What to do –
Line by line, please look for the word "rsum" in the following records, then copy each line you find it in.

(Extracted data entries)
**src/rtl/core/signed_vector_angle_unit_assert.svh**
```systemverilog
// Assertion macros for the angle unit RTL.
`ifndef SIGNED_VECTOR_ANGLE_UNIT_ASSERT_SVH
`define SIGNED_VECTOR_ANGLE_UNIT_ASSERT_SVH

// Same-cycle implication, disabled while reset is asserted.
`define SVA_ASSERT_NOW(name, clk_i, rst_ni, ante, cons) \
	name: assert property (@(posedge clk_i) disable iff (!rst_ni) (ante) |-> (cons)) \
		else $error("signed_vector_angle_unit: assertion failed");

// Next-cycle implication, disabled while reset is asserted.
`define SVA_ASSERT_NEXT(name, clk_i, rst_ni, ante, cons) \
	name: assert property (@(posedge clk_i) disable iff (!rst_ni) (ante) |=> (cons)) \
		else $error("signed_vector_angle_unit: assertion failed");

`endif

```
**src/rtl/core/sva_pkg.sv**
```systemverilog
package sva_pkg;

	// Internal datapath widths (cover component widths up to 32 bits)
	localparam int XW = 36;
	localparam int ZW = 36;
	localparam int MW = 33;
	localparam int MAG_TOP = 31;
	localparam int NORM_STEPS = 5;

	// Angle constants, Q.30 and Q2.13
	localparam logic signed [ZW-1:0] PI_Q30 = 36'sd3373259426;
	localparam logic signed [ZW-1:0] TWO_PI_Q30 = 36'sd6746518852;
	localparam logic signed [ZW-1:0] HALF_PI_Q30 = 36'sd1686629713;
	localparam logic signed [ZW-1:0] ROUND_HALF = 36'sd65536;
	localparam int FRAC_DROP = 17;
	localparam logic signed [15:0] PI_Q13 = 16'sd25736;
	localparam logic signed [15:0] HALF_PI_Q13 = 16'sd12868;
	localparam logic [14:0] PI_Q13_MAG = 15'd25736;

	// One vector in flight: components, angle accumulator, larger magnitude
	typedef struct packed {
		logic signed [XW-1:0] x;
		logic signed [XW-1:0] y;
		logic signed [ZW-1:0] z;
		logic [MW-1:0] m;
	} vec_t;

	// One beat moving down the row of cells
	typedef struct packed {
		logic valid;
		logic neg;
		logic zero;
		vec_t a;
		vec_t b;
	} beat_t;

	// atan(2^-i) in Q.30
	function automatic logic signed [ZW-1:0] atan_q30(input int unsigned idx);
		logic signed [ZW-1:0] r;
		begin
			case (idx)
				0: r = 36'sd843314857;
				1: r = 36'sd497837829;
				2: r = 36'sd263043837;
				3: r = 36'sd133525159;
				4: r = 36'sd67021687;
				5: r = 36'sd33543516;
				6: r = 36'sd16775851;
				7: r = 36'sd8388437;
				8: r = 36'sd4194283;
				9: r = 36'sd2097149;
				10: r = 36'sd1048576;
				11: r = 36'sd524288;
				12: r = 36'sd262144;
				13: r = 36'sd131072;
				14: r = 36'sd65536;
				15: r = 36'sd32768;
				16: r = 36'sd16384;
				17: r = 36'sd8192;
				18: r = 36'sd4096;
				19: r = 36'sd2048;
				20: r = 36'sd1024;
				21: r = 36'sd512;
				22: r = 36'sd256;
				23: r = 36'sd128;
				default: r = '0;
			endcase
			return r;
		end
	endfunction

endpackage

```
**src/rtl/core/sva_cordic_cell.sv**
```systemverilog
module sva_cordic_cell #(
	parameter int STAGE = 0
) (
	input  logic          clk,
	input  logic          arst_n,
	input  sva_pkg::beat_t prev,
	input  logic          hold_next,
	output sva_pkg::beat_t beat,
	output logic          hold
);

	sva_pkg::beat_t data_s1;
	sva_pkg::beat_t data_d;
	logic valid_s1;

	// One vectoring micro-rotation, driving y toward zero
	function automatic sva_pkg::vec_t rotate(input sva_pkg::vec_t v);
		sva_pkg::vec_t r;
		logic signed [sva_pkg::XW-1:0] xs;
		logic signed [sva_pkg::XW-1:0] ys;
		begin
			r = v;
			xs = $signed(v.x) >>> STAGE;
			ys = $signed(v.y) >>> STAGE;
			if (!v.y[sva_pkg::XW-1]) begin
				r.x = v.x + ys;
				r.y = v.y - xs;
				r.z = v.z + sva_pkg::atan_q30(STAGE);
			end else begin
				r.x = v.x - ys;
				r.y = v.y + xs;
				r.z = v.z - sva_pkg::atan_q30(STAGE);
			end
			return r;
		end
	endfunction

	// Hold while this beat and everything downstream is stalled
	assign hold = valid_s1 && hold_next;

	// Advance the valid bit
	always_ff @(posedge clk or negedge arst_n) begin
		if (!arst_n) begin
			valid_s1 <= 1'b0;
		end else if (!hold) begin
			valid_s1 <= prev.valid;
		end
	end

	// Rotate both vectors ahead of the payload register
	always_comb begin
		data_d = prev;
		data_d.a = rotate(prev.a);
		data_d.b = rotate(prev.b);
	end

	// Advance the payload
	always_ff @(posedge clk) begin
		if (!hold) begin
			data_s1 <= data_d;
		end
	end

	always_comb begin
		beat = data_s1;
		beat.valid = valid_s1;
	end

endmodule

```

---

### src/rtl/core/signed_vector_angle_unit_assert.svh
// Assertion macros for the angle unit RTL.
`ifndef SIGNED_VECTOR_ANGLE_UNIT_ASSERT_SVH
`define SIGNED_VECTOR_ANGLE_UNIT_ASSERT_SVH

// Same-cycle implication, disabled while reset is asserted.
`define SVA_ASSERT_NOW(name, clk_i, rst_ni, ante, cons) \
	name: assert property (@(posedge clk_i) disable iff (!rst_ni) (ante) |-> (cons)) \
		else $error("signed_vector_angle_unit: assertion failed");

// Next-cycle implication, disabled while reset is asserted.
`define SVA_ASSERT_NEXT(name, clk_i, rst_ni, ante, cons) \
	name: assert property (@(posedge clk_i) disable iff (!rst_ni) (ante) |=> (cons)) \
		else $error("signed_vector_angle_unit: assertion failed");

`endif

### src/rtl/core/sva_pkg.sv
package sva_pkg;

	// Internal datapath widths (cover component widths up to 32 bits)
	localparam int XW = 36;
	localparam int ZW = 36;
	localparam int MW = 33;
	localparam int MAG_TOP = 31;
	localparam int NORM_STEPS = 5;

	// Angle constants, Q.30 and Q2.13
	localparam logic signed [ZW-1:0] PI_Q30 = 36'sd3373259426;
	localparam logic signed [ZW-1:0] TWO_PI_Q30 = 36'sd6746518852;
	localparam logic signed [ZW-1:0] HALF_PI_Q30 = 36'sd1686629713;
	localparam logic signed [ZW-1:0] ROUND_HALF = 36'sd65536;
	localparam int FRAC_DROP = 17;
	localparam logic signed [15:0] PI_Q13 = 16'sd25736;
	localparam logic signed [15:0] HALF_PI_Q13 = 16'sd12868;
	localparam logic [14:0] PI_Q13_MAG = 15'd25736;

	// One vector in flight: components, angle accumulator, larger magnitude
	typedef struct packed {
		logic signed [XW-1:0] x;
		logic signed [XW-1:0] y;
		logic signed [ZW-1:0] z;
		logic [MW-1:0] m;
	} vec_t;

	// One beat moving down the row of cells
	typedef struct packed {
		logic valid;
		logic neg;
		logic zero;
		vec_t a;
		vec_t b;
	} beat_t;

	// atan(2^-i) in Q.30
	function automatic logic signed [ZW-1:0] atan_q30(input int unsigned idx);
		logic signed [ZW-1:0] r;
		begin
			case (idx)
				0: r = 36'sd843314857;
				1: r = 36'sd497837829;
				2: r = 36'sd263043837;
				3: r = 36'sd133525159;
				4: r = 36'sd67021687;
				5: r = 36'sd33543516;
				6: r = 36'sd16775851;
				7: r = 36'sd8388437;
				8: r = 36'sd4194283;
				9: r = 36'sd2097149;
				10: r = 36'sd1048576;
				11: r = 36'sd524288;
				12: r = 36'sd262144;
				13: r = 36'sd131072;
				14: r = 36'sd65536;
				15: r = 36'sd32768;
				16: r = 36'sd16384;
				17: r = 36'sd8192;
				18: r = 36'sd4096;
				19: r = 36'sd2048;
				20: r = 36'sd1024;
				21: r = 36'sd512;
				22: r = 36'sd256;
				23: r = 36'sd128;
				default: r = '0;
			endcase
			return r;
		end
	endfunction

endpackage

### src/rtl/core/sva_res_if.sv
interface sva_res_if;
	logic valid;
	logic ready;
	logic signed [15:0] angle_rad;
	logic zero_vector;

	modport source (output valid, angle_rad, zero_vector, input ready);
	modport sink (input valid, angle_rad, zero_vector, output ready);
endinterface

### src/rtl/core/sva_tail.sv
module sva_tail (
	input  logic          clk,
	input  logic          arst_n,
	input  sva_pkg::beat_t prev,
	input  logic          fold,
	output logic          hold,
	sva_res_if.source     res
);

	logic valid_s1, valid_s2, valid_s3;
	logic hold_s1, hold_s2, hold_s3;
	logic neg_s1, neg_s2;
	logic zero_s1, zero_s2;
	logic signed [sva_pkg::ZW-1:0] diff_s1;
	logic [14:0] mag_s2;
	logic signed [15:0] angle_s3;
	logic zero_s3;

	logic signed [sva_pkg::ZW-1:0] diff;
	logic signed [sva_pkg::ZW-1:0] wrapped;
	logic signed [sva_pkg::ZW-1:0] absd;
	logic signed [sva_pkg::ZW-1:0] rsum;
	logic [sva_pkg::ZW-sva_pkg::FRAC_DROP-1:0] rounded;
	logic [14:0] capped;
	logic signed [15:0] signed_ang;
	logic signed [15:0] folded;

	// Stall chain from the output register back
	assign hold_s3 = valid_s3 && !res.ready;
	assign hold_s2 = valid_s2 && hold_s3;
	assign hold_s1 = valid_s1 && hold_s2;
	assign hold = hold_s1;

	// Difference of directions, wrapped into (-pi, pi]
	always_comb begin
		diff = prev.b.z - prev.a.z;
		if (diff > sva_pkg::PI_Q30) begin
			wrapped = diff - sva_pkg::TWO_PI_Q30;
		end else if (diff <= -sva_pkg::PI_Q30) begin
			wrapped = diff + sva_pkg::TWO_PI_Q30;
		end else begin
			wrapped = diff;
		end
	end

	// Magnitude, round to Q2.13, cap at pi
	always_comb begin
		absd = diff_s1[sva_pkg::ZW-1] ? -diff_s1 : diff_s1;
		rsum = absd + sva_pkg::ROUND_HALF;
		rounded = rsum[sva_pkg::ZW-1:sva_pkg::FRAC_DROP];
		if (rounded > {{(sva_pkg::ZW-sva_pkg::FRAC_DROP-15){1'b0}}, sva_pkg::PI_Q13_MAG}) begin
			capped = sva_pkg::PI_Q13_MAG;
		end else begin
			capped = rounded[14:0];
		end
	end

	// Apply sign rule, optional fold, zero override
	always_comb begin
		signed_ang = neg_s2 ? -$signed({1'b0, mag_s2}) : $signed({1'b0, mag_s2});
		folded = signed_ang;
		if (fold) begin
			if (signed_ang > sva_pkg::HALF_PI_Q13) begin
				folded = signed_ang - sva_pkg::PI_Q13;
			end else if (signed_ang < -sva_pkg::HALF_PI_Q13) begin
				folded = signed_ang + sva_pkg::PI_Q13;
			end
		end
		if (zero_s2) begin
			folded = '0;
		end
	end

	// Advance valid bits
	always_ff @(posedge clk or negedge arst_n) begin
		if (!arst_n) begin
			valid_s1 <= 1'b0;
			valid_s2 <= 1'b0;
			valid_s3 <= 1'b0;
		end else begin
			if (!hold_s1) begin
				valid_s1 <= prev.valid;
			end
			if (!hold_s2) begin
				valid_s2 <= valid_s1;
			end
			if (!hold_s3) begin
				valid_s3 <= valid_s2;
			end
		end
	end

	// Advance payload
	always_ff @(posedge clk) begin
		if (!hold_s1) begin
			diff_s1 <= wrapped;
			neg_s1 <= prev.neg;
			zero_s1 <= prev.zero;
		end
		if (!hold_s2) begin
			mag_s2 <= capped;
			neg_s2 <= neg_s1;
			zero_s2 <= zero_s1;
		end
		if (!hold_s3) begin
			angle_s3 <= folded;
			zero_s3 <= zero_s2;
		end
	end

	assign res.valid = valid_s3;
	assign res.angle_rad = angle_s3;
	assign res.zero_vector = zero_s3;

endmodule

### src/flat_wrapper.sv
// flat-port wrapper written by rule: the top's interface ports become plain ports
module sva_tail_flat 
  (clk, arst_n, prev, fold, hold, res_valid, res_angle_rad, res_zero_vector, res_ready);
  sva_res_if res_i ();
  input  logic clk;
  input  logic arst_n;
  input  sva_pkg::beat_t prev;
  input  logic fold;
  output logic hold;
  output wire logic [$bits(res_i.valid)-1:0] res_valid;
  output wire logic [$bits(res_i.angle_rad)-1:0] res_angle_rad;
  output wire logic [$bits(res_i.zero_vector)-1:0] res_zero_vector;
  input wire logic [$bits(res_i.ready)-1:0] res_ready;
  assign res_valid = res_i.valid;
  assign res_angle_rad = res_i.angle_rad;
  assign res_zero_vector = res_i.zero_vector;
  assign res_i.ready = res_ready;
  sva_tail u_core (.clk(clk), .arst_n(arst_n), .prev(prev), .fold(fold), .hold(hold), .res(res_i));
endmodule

Written solution –
	logic signed [sva_pkg::ZW-1:0] rsum;
		rsum = absd + sva_pkg::ROUND_HALF;
		rounded = rsum[sva_pkg::ZW-1:sva_pkg::FRAC_DROP];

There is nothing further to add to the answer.